This is a list of Canadian nurses who died during World War I. Canadian nurses were given the nickname "Bluebirds," because of their blue dresses and white veils. Out of the over three thousand Canadian nurses who volunteered their services 53 nurses died while serving their country. The military history of Canadian nurses during World War I began on August 4, 1914, when the United Kingdom entered the First World War (1914–1918) by declaring war on Germany. The British declaration of war automatically brought Canada into the war, because of Canada's legal status as a British Dominion which left foreign policy decisions in the hands of the British parliament.

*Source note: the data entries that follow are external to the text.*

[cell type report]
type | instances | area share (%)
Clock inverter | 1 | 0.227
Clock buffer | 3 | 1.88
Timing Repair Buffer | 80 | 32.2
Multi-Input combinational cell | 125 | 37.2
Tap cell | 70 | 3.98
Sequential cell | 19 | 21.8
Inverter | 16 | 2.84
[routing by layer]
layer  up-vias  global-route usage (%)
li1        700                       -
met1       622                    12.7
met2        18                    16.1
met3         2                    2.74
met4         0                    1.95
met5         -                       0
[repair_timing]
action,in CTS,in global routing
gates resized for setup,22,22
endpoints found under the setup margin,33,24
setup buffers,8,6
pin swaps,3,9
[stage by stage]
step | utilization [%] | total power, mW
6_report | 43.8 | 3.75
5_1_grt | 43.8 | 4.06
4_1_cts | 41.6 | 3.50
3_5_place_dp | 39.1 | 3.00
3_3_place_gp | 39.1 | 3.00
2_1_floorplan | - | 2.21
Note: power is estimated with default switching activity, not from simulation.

When Canada entered the war there were five Permanent Force nurses and 57 listed in reserve. By 1917 the Canadian Army Nursing Service included 2,030 nurses, of which 1,886 were overseas, with 203 on reserve. By the end of the war, 3,141 had enlisted. The First World War had Casualty Clearing Station, an advance unit, that was close to the front line. Being near the front these stations were often bombed or hit by artillery. In one such incident in May 1918 a number of nurses were killed when the building they were tending wounded was bombed by Imperial German Aircraft. In another incident, on June 27, 1918, 14 nurses were killed when their hospital ship Hospital Ship HMHS Llandovery Castle was torpedoed while travelling from Halifax, Nova Scotia, to Liverpool, England.

War wasn't the only threat to nurses as at least six died in late 1918 of "pneumonia," probably related to the Spanish flu which raged throughout the world during the winter of 1918/1919.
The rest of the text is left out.